UK author Johny Pitts wins Leipzig Book Award
December 9, 2020British television presenter, writer and photographer Johny Pitts has won the Leipzig Book Award for European Understanding 2021 for Afropean: Notes from Black Europe, the city of Leipzig announced on Tuesday.
Pitts' book combines reportage and essays and aims show "the everyday Black experience, and tries to normalize rather than exoticize Blackness in Europe," he told DW's Arts.21.
A search for an Afropean identity
The son of a working-class mother from Sheffield and an African American soul singer from New York, Pitts documents in Afropean his search for a European post-colonial identity.
He traveled around the metropolises of the continent — a journey including an exploration of James Baldwin's Paris, a meeting with Ghanaian Rastafarians in Berlin and a visit to the former Patrice Lumumba University in Moscow. Alongside depictions of the everyday lives of musicians, activists, restaurant owners and simple workers, Pitts weaves in stories of Afropean writers like Dumas the Elder and Pushkin throughout the book.

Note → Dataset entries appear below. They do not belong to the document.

**src/rtl/fp_burst_ldst_if.sv**
```systemverilog
// Bundle of the request handshake, FP register-file port and data-memory
// port used by the FP burst load/store engine.
//
// Request handshake: a request transfers on a rising clk edge where
// req_valid && req_ready are both 1; all req_* fields are captured on that
// edge. req_ready is 1 only while the engine is idle. The requester may hold
// req_valid high for any number of cycles. The engine never acts on
// req_valid while req_ready is low.
interface fp_burst_ldst_if #(
  parameter int ADDR_W = 7,
  parameter int LEN_W  = 3
);
  // Request side
  logic              req_valid;
  logic              req_ready;
  logic              req_store;
  logic [LEN_W-1:0]  req_len;
  logic [31:0]       req_base;
  logic [15:0]       req_offset;
  logic [4:0]        req_freg;
  // FP register file side
  logic [4:0]        rf_rd_addr;
  logic [31:0]       rf_rd_data;
  logic              rf_we;
  logic [4:0]        rf_wr_addr;
  logic [31:0]       rf_wr_data;
  // Data memory side (active-low strobes)
  logic              CEN;
  logic              WEN;
  logic              OEN;
  logic [ADDR_W-1:0] A;
  logic [31:0]       Data2Mem;
  logic [31:0]       ReadDataMem;
  // Completion
  logic              done;
  logic              err;

  modport slave (
    input  req_valid, req_store, req_len, req_base, req_offset, req_freg,
    input  rf_rd_data, ReadDataMem,
    output req_ready, rf_rd_addr, rf_we, rf_wr_addr, rf_wr_data,
    output CEN, WEN, OEN, A, Data2Mem, done, err
  );

  modport master (
    output req_valid, req_store, req_len, req_base, req_offset, req_freg,
    output rf_rd_data, ReadDataMem,
    input  req_ready, rf_rd_addr, rf_we, rf_wr_addr, rf_wr_data,
    input  CEN, WEN, OEN, A, Data2Mem, done, err
  );
endinterface

```
**src/rtl/fp_burst_ldst.sv**
```systemverilog
// FP burst load/store sequencer: moves 1..MAX_WORDS consecutive 32-bit words
// between the FP register file and a single-port data memory. Word k of the
// burst lives at word address base+k and maps to register freg+k. Misaligned
// addresses, bad lengths and register-range overflow are rejected with a
// done+err pulse and no access.
module fp_burst_ldst #(
  parameter int ADDR_W    = 7,
  parameter int MAX_WORDS = 4,
  parameter int LEN_W     = $clog2(MAX_WORDS + 1)
) (
  input  logic                  clk,
  input  logic                  rst,
  fp_burst_ldst_if.slave        bus,
  output logic [2:0]            dbg_state
);

  typedef enum logic [2:0] {
    S_IDLE  = 3'd0,
    S_STORE = 3'd1,
    S_LOAD  = 3'd2,
    S_FIN   = 3'd3,
    S_ERR   = 3'd4
  } state_t;

  state_t            state_q, state_d;
  logic [LEN_W-1:0]  k_q, k_d;
  logic [LEN_W-1:0]  len_q, len_d;
  logic [4:0]        freg_q, freg_d;
  logic [ADDR_W-1:0] wbase_q, wbase_d;
  logic              is_load_q, is_load_d;
  logic [ADDR_W-1:0] a_q, a_d;

  logic [31:0]       ea;
  logic [31:0]       reg_end;
  logic              req_bad;
  logic [ADDR_W-1:0] word_k;
  logic              last_word;

  // Effective byte address and request validity, evaluated at accept time.
  always_comb begin
    ea      = bus.req_base + {{16{bus.req_offset[15]}}, bus.req_offset};
    reg_end = 32'(bus.req_freg) + 32'(bus.req_len);
    req_bad = (ea[1:0] != 2'b00) || (bus.req_len == '0) ||
              (32'(bus.req_len) > 32'(MAX_WORDS)) || (reg_end > 32'd32);
  end

  // Current word address (wraps silently) and last-word detect.
  always_comb begin
    word_k    = wbase_q + ADDR_W'(k_q);
    last_word = (k_q == len_q - LEN_W'(1));
  end

  // State and burst context registers; reset aborts any transfer at once.
  always_ff @(posedge clk or posedge rst) begin
    if (rst) begin
      state_q   <= S_IDLE;
      k_q       <= '0;
      len_q     <= '0;
      freg_q    <= '0;
      wbase_q   <= '0;
      is_load_q <= 1'b0;
      a_q       <= '0;
    end else begin
      state_q   <= state_d;
      k_q       <= k_d;
      len_q     <= len_d;
      freg_q    <= freg_d;
      wbase_q   <= wbase_d;
      is_load_q <= is_load_d;
      a_q       <= a_d;
    end
  end

  // Next-state and output decode. Loads write register k-1 while reading
  // word k, so the final register write lands in FIN.
  always_comb begin
    state_d        = state_q;
    k_d            = k_q;
    len_d          = len_q;
    freg_d         = freg_q;
    wbase_d        = wbase_q;
    is_load_d      = is_load_q;
    a_d            = a_q;
    bus.req_ready  = 1'b0;
    bus.CEN        = 1'b1;
    bus.WEN        = 1'b1;
    bus.OEN        = 1'b1;
    bus.A          = a_q;
    bus.Data2Mem   = '0;
    bus.rf_rd_addr = '0;
    bus.rf_we      = 1'b0;
    bus.rf_wr_addr = '0;
    bus.rf_wr_data = '0;
    bus.done       = 1'b0;
    bus.err        = 1'b0;
    case (state_q)
      S_IDLE: begin
        bus.req_ready = 1'b1;
        if (bus.req_valid) begin
          len_d     = bus.req_len;
          freg_d    = bus.req_freg;
          wbase_d   = ADDR_W'(ea >> 2);
          is_load_d = !bus.req_store;
          k_d       = '0;
          if (req_bad)            state_d = S_ERR;
          else if (bus.req_store) state_d = S_STORE;
          else                    state_d = S_LOAD;
        end
      end
      S_STORE: begin
        bus.CEN        = 1'b0;
        bus.WEN        = 1'b0;
        bus.A          = word_k;
        a_d            = word_k;
        bus.rf_rd_addr = freg_q + 5'(k_q);
        bus.Data2Mem   = bus.rf_rd_data;
        k_d            = k_q + LEN_W'(1);
        if (last_word) state_d = S_FIN;
      end
      S_LOAD: begin
        bus.CEN = 1'b0;
        bus.OEN = 1'b0;
        bus.A   = word_k;
        a_d     = word_k;
        if (k_q != '0) begin
          bus.rf_we      = 1'b1;
          bus.rf_wr_addr = freg_q + 5'(k_q) - 5'd1;
          bus.rf_wr_data = bus.ReadDataMem;
        end
        k_d = k_q + LEN_W'(1);
        if (last_word) state_d = S_FIN;
      end
      S_FIN: begin
        bus.done = 1'b1;
        if (is_load_q) begin
          bus.rf_we      = 1'b1;
          bus.rf_wr_addr = freg_q + 5'(len_q) - 5'd1;
          bus.rf_wr_data = bus.ReadDataMem;
        end
        state_d = S_IDLE;
      end
      S_ERR: begin
        bus.done = 1'b1;
        bus.err  = 1'b1;
        state_d  = S_IDLE;
      end
      default: state_d = S_IDLE;
    endcase
  end

  assign dbg_state = state_q;

endmodule

```
**src/flat_wrapper.sv**
```systemverilog
// flat-port wrapper written by rule: the top's interface ports become plain ports
module fp_burst_ldst_flat 
#(
  parameter int ADDR_W    = 7,
  parameter int MAX_WORDS = 4,
  parameter int LEN_W     = $clog2(MAX_WORDS + 1)
)
  (clk, rst, dbg_state, bus_req_valid, bus_req_store, bus_req_len, bus_req_base, bus_req_offset, bus_req_freg, bus_rf_rd_data, bus_ReadDataMem, bus_req_ready, bus_rf_rd_addr, bus_rf_we, bus_rf_wr_addr, bus_rf_wr_data, bus_CEN, bus_WEN, bus_OEN, bus_A, bus_Data2Mem, bus_done, bus_err);
  fp_burst_ldst_if #(.ADDR_W(ADDR_W), .LEN_W(LEN_W)) bus_i ();
  input  logic clk;
  input  logic rst;
  output logic [2:0] dbg_state;
  input wire logic [$bits(bus_i.req_valid)-1:0] bus_req_valid;
  input wire logic [$bits(bus_i.req_store)-1:0] bus_req_store;
  input wire logic [$bits(bus_i.req_len)-1:0] bus_req_len;
  input wire logic [$bits(bus_i.req_base)-1:0] bus_req_base;
  input wire logic [$bits(bus_i.req_offset)-1:0] bus_req_offset;
  input wire logic [$bits(bus_i.req_freg)-1:0] bus_req_freg;
  input wire logic [$bits(bus_i.rf_rd_data)-1:0] bus_rf_rd_data;
  input wire logic [$bits(bus_i.ReadDataMem)-1:0] bus_ReadDataMem;
  output wire logic [$bits(bus_i.req_ready)-1:0] bus_req_ready;
  output wire logic [$bits(bus_i.rf_rd_addr)-1:0] bus_rf_rd_addr;
  output wire logic [$bits(bus_i.rf_we)-1:0] bus_rf_we;
  output wire logic [$bits(bus_i.rf_wr_addr)-1:0] bus_rf_wr_addr;
  output wire logic [$bits(bus_i.rf_wr_data)-1:0] bus_rf_wr_data;
  output wire logic [$bits(bus_i.CEN)-1:0] bus_CEN;
  output wire logic [$bits(bus_i.WEN)-1:0] bus_WEN;
  output wire logic [$bits(bus_i.OEN)-1:0] bus_OEN;
  output wire logic [$bits(bus_i.A)-1:0] bus_A;
  output wire logic [$bits(bus_i.Data2Mem)-1:0] bus_Data2Mem;
  output wire logic [$bits(bus_i.done)-1:0] bus_done;
  output wire logic [$bits(bus_i.err)-1:0] bus_err;
  assign bus_i.req_valid = bus_req_valid;
  assign bus_i.req_store = bus_req_store;
  assign bus_i.req_len = bus_req_len;
  assign bus_i.req_base = bus_req_base;
  assign bus_i.req_offset = bus_req_offset;
  assign bus_i.req_freg = bus_req_freg;
  assign bus_i.rf_rd_data = bus_rf_rd_data;
  assign bus_i.ReadDataMem = bus_ReadDataMem;
  assign bus_req_ready = bus_i.req_ready;
  assign bus_rf_rd_addr = bus_i.rf_rd_addr;
  assign bus_rf_we = bus_i.rf_we;
  assign bus_rf_wr_addr = bus_i.rf_wr_addr;
  assign bus_rf_wr_data = bus_i.rf_wr_data;
  assign bus_CEN = bus_i.CEN;
  assign bus_WEN = bus_i.WEN;
  assign bus_OEN = bus_i.OEN;
  assign bus_A = bus_i.A;
  assign bus_Data2Mem = bus_i.Data2Mem;
  assign bus_done = bus_i.done;
  assign bus_err = bus_i.err;
  fp_burst_ldst #(.ADDR_W(ADDR_W), .MAX_WORDS(MAX_WORDS), .LEN_W(LEN_W)) u_core (.clk(clk), .rst(rst), .bus(bus_i), .dbg_state(dbg_state));
endmodule
```
**config.mk**
```make
export PLATFORM = sky130hd
export DESIGN_NAME = fp_burst_ldst_flat
export DESIGN_NICKNAME = d
export VERILOG_FILES = /design/src/rtl/fp_burst_ldst_if.sv /design/src/rtl/fp_burst_ldst.sv /design/src/flat_wrapper.sv
export SDC_FILE = /design/constraint.sdc
export NUM_CORES = 1
export LEC_CHECK = 0
export CORE_MARGIN = 1.5
export CORE_UTILIZATION = 31
export DETAILED_ROUTE_END_ITERATION = 6
export PLACE_DENSITY = 0.86
export SKIP_LAST_GASP = 1
export SYNTH_ARGS = -nofsm -noshare
export SYNTH_HDL_FRONTEND = slang
export SYNTH_SLANG_ARGS = --single-unit
```
**constraint.sdc**
```tcl
create_clock -name clk -period 2.3 [get_ports clk]
set_input_delay 0.46 -clock clk [delete_from_list [all_inputs] [get_ports clk]]
set_output_delay 0.46 -clock clk [all_outputs]
set_load 0.005 [all_outputs]
```
# Word level (Yosys, flattened, before mapping)
# Cells that the tools add are included.
# classes
muxes	25
eq_ne	7
reduce_logical	14
n_lt_le_gt_ge	2
addsub	9
# ops
op	n
32-bit two-way mux	3
32-bit case mux with 2 select lines	1
32-bit by 6-bit > comparator with 1-bit output (second input constant)	1
5-bit two-way mux	3
3-bit two-way mux	4
3-bit case mux with 2 select lines	2
5-bit by 3-bit adder with 5-bit output	2
5-bit case mux with 2 select lines	1
5-bit by 1-bit subtractor with 5-bit output (second input constant)	2
9-bit adder	1
1-bit two-way mux	8
7-bit by 3-bit adder with 7-bit output	1
7-bit two-way mux	1
5-bit by 3-bit adder with 6-bit output	1
3-bit by 2-bit == test with 1-bit output (second input constant)	2
3-bit zero test	2
2-bit AND reduction	3
2-bit nonzero test	2
2-bit OR reduction	2
3-bit by 1-bit adder with 3-bit output (second input constant)	1
3-bit by 1-bit == test with 1-bit output (second input constant)	1
3-bit == test	1
3-bit == test (second input constant)	1
3-bit > comparator (second input constant)	1
other kinds (8)	10
# totals
wordCells	64
output_inout_bits	91
inputBits	124
ff_bits	29

# Depth between registers and ports, before layout
# depth
ltp_word	8
mapped_depth	9
depth_no_buf	9

# Worst setup path before layout
# No wires, ideal clock.
# synth_path
kind	register to output
start	register u_core.k_q[0]
end	output port bus_rf_wr_addr[3]
path_buffers	0
stages_incl_launch_ff	7
path_slack_ns	0.078
t_arrival_ns	1.762
required_ns	1.840
path_cell_list	dfrtp_1 -> ha_1 -> fa_1 -> xnor2_1 -> nand3_1 -> xnor2_1 -> o22ai_1
# synth_between
elab_chain_len	4
word_cells_on_any_way	5
classes_between	add/sub: 2; mux: 2; reduce/logical: 1
# synth_rtl
item	line	source
from (decl)	fp_burst_ldst.sv:26	logic [LEN_W-1:0] k_q, k_d;
from (signal assigned)	fp_burst_ldst.sv:65	k_q <= k_d;
5-bit by 3-bit adder with 5-bit output	fp_burst_ldst.sv:127	bus.rf_wr_addr = freg_q + 5'(k_q) - 5'd1;
5-bit by 1-bit subtractor with 5-bit output	fp_burst_ldst.sv:127	
5-bit two-way mux (*)	fp_burst_ldst.sv:125	if (k_q != '0) begin
5-bit case mux with 2 select lines (*)	fp_burst_ldst.sv:96	case (state_q)
to (decl)	flat_wrapper.sv:24	output wire logic [$bits(bus_i.rf_wr_addr)-1:0] bus_rf_wr_addr;
# Every way passes the cells marked *; elsewhere a longest branch is shown, timed or not.

# Worst setup path in the final report
# layout_path
start	register u_core.k_q[0]
end	output port bus_rf_wr_addr[4]
# Same word-level chain as after synthesis.

==> results.py <==
metrics = {
    "timing": {
        "whs_ns": 0.478,
        "rsz0062_at_grt": "true",
        "layout_min_cycle_time_ns": 2.71,
        "setup_viol": 45,
        "fmax_mhz": 369,
        "tns_ns": -8.01,
        "worst_slack_ns": -0.410,
        "post-route-period-util_pct": 118,
        "drv_slew": 0,
        "worst_pin_slew_ns": 0.507,
        "finalHoldViolCount": 0,
        "maxSlewHeadroom_pct": 66.1,
        "skew_ns": 0.00297,
    },
    "floorplan": {
        "die_h_um": 98.3,
        "io_pins": 215,
        "fp.dieW_um": 98.3,
        "core_area_um2": 8760,
        "rows": 34,
        "dieArea_um2": 9660,
        "start_util_pct": 32.1,
    },
    "worst_setup_path": {
        "r2r_cells": 6,
        "r2r-start": "u_core.dbg_state[1]",
        "cp_cell_sequence": "ha_4 -> buf_6 -> a211o_1 -> xnor2_1 -> a31o_1 -> nand4_1 -> nand3_1 -> buf_2",
        "crit_fanout": 3,
        "worstPathArrival_ns": 2.25,
        "cpMaxStageDelayCell": "dfrtp_2",
        "worstPathRequired_ns": 1.84,
        "criticalPathCategory": "reg -> out",
        "slowest_delay_ns": 0.44,
        "r2r_slack_ns": 0.32,
        "worstSetupEndpointType": "output pin",
        "startpoint_type": "flip-flop",
        "r2r_end": "u_core.freg_q[0]",
    },
    "power_and_ir_drop": {
        "power.density_nw_per_um2": 1320,
        "p_int_mw": 4.84,
        "p_leak_nw": 2.98,
        "p_seq_share_pct": 12.5,
        "p_clk_share_pct": 5.7,
        "swShare_pct": 39.4,
        "combPwrFrac_pct": 81.7,
        "netSwitchingPower_mw": 3.15,
        "ir_worst_vdd_mv": 0.474,
    },
    "place": {
        "placed_cells": 652,
        "place_congestion": 0.843,
        "port_buffers": 184,
        "dpl_cell_area_um2": 5060,
        "dp_hpwl_um": 8110,
    },
    "synth": {
        "ys_types": 50,
        "synth.cell_area_um2": 2810,
        "syn_nets": 486,
        "async_flop_share_pct": 100,
        "seq_area_frac_synth_pct": 25.8,
        "ys_warn_count": 0,
        "synth-main-ff-cell": "dfrtp_1",
        "synth_seq_cells": 29,
        "avgSynthCellArea_um2": 8.53,
        "synth_edf_count": 0,
        "synth_cells": 330,
    },
    "clock_tree": {
        "clock-root-buffer": "clkbuf_8",
        "numCtsBuffers": 5,
        "clock_latency_ns": 0.28,
        "holdBufCountCts": 0,
        "cts_max_path_buffers": 2,
        "cts_max_level": 2,
        "clk_pin_slew_ns": 0.06,
        "cts_tree": "yes",
        "cts.sinks": 29,
    },
    "drt": {
        "antenna_left": 0,
        "routed_wl_um": 11800,
        "firstDrtPassIters": 4,
        "drtIter0Drc": 106,
        "drc": 0,
        "routedWlPerCell_um": 16.4,
        "vias": 3466,
        "vias_per_cell": 4.82,
    },
    "global_routing": {
        "antenna_found_initial": 0,
        "grt_pass1_vias": 3540,
        "grt_max_degree": 30,
        "grt_use_total_pct": 23.3,
        "overflow": 0,
        "grt_pass1_wl_um": 17800,
    },
    "layout": {
        "final_nets": 766,
        "drive_gt1_share_pct": 42.4,
        "insertedDiodeCount": 0,
        "area_delta_synth_final_pct": 115,
        "fin_util_pct": 69.1,
        "stdcell_count": 719,
        "postLayoutCellArea_um2": 6060,
    },
    "min_path": {
        "holdCritStartpoint": "u_core.a_q[0]",
        "holdPathStages": 2,
        "holdPathEnd": "u_core.a_q[0]",
        "hold_class": "reg -> reg",
    },
    "outcome": {
        "violations": "setup timing",
        "status": "finished with violations",
    },
    "flow_run": {
        "drv_cap": 0,
    },
}
worst max-delay path, delay by kind of cell (launching register included):
kind	cells	cell delay, ns
xor gates and xnor gates	1	0.28
adders and majority gates	1	0.18
and+or+nand+nor	2	0.27
AOI/OAI and AO/OA	2	0.58
buffers and inverters	2	0.21
DFF	1	0.44
layout by cell type, fill, tap and decap left out, types with 8 or more instances in the layout:
master            n
a21oi_1           8
and2_1           32
and2_4           33
buf_2            15
buf_4            66
buf_6            59
clkbuf_2          9
clkdlybuf4s50_1  95
dfrtp_1          25
dlygate4sd2_1    23
ha_1             20
inv_1            21
nand2_1          23
o21ai_1          14
xnor2_1           8
xor2_1           13
power groups by stage:
stage / Sequential [mW] / Combinational (mW) / Clock [mW]
after global placement: 0.957 / 4.42 / 0
after CTS: 0.964 / 5.73 / 0.465
after floorplan: 0.940 / 2.25 / 0
final: 1.00 / 6.53 / 0.459
after detailed placement: 0.971 / 4.57 / 0
after global routing: 1.03 / 7.04 / 0.495
worst max-delay path by stage:
stage	startpoint	to	slack (ns)	cells past startpoint
final	u_core.k_q[0]	bus_rf_wr_addr[4]	-0.41	8
after CTS	u_core.k_q[0]	bus_A[6]	-0.37	10
after global routing	u_core.k_q[1]	bus_rf_wr_addr[4]	-0.51	7
after global placement	u_core.k_q[0]	bus_rf_wr_addr[4]	-0.41	8
after detailed placement	u_core.freg_q[1]	bus_rf_wr_addr[4]	-0.46	7
after floorplan	u_core.k_q[0]	bus_rf_wr_addr[3]	0.08	6
state kept, by name (all words and copies together) (netlist names):
name / flops
u_core.a_q: 7
u_core.wbase_q: 7
u_core.freg_q: 5
u_core.dbg_state: 3
u_core.k_q: 3
u_core.len_q: 3
u_core.is_load_q: 1
what timing repair did:
| action | in CTS | in global routing |
|---|---|---|
| resized for setup | 346 | 75 |
| setup buffers | 38 | 21 |
| pin swaps | 56 | 39 |
| endpoints found under the hold margin | 0 | 0 |
| setup endpoints to repair | 89 | 67 |
| cloned | 6 | 0 |
synthesized netlist by cell type (4+ instances only):
cell	number	area, µm²
xor2_1	14	123
a21o_1	4	30.0
and2_1	65	407
o21ai_0	8	40.0
dfrtp_1	29	726
buf_2	9	45.0
o22ai_1	4	25.0
xnor2_1	12	105
nand2_1	23	86.3
ha_1	27	338
fa_1	5	100
inv_2	4	15.0
nor2_1	15	56.3
o21ai_1	15	75.1
nor3_1	5	25.0
mux2_1	6	67.6
inv_1	26	97.6
a21oi_1	11	55.1
cell type report:
type / count / area (µm²)
repair buffers: 285 / 2760
fillers: 662 / 2700
multi-input cells: 259 / 2210
flip-flops and latches: 29 / 731
well taps: 108 / 135
inverters: 30 / 120
clock buffers: 7 / 96.3
clock inverters: 1 / 5.00
layer usage:
metal | vias to the layer above | global-route usage (%) | part of all wire [%]
met5 | - | 0 | 0
met1 | 1635 | 24.9 | 38
li1 | 1667 | - | -
met4 | 0 | 6.93 | 2.4
met3 | 24 | 3.58 | 5.0
met2 | 140 | 46.5 | 54
per-stage QoR:
stage / setup WS (ns) / power (mW)
finish: -0.410 / 7.99
global route: -0.508 / 8.56
CTS: -0.371 / 7.16
detailed placement: -0.459 / 5.55
global placement: -0.407 / 5.37
floorplan: 0.0778 / 3.19
logic make-up (layout without fill, tap and decap cells):
group,after synthesis,after routing,synth area share [%]
and+or+nand+nor,130,130,26.9
AOI/OAI and AO/OA,65,65,14.9
buffers and inverters,42,323,6.40
adders and majority gates,32,32,15.6
DFF,29,29,25.8
xor gates and xnor gates,26,26,8.09
muxes,6,6,2.40
No activity file was read; power rests on OpenSTA's default activity.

The term Afropean is gaining popularity among Europe's Black diaspora, as it "can explain a kind of pluralism in a single word," says Pitts, who calls for teaching colonialism in schools to develop a better understanding of the structural injustices still in place today.
"When I'm criticizing Europe, I want Europe to be a better place," he says.
The Leipzig Book Award for European Understanding
First awarded in 1994, the Leipzig Book Award for European Understanding is one of the most important literary awards in Germany. It is endowed with €20,000 ($24,210).
Last year's winner was Russian-American journalist, author, translator and activist Masha Gessen.
The prize is to be handed out at the opening of the Leipzig Book Fair on May 26, 2021. The fair usually takes place in March, but has been delayed due to the pandemic.